No es mi intención negar las resistencias que una herramienta como ésta puede enfrentar. Probablemente uno de los juicios más comunes sea la percepción de que se están dejando de enfrentar los problemas, y que por lo tanto éstos no serán resueltos. Esto se hace bastante evidente en instituciones de mucha antigüedad, con culturas de mucha tradición, en que el pasado ejerce una influencia muy fuerte sobre lo que sucede en el presente. En tales organizaciones es frecuente que aquellas personas que llevan muchos años en la compañía tengan siempre alguna explicación de por qué las cosas funcionan mal, o de por qué no se pueden hacer de otra forma. Es con este tipo de creencias con las que deben enfrentarse quienes intenten emplear la Indagación Apreciativa como método de trabajo.

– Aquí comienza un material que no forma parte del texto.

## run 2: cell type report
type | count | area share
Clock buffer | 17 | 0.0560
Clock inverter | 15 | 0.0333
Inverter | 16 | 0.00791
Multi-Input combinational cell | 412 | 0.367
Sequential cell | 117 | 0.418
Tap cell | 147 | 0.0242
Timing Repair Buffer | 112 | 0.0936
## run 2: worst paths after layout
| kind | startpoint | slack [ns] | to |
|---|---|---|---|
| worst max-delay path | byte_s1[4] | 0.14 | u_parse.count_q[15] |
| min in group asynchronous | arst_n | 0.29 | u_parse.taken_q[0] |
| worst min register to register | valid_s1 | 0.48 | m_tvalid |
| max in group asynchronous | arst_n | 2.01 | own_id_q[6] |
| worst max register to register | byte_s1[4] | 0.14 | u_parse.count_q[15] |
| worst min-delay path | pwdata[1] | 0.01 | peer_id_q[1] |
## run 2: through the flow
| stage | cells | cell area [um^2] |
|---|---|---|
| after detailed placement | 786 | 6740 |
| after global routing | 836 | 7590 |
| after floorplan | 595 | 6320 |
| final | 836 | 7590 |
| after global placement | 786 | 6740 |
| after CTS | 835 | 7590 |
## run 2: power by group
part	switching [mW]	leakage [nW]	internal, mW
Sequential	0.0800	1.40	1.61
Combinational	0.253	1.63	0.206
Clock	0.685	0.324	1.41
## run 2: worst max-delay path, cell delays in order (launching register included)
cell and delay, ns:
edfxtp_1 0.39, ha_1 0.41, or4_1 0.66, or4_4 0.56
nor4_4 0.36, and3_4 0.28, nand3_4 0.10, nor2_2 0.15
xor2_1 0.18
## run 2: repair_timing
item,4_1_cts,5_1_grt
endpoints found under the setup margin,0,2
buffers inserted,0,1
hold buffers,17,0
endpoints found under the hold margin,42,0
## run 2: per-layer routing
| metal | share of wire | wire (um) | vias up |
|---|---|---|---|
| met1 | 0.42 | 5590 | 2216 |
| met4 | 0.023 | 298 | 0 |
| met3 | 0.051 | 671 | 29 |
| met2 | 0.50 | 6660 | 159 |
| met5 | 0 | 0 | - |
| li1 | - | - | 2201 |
===== config.mk =====
export PLATFORM = sky130hd
export DESIGN_NAME = receiver_reply_deframer
export DESIGN_NICKNAME = d
export VERILOG_FILES = /design/src/hw/rtl/rrd_pkg.sv /design/src/hw/rtl/rrd_parser.sv /design/src/hw/rtl/rrd_out_stage.sv /design/src/hw/rtl/receiver_reply_deframer.sv
export SDC_FILE = /design/constraint.sdc
export NUM_CORES = 1
export LEC_CHECK = 0
export BUFFER_PORTS_ARGS = -buffer_cell sky130_fd_sc_hd__buf_4
export CAP_MARGIN = 20
export CELL_PAD_IN_SITES_DETAIL_PLACEMENT = 1
export CELL_PAD_IN_SITES_GLOBAL_PLACEMENT = 2
export CORE_MARGIN = 8
export CORE_UTILIZATION = 41
export CTS_CLUSTER_DIAMETER = 40
export DETAILED_ROUTE_END_ITERATION = 8
export HOLD_SLACK_MARGIN = 0.1
export PLACE_DENSITY = 0.81
export SETUP_SLACK_MARGIN = 0.02
export SYNTH_ARGS = -nofsm -noshare
export SYNTH_HDL_FRONTEND = slang
export SYNTH_SLANG_ARGS = --single-unit

===== constraint.sdc =====
create_clock -name i_clk -period 4.25 [get_ports i_clk]
set_input_delay 1.275 -clock i_clk [delete_from_list [all_inputs] [get_ports i_clk]]
set_output_delay 1.275 -clock i_clk [all_outputs]
set_load 0.03 [all_outputs]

Sin duda, uno de los principales retos es vencer aquella resignación aprendida y eliminar la sensación de que si las cosas son negativas actualmente, es por algún motivo, y que si ese motivo no se cambia o soluciona, difícilmente las cosas mejorarán.

No obstante, el mismo enfoque puede ser utilizado para sobrellevar tales obstáculos. Quienes se enfrentan al desafío de instaurar este modelo de trabajo al interior de una organización o al interior de un área de Recursos Humanos, pueden comenzar por preguntarse por alguna situación en que enfrentaron un reto importante, intentando identificar los recursos y estrategias que utilizaron para alcanzar su objetivo.

Implementar la metodología de Indagación Apreciativa como parte de la cultura organizacional, es buen desafío en sí; especialmente si tenemos como objetivo transformarnos en organizaciones líderes y en líderes como agente de cambio.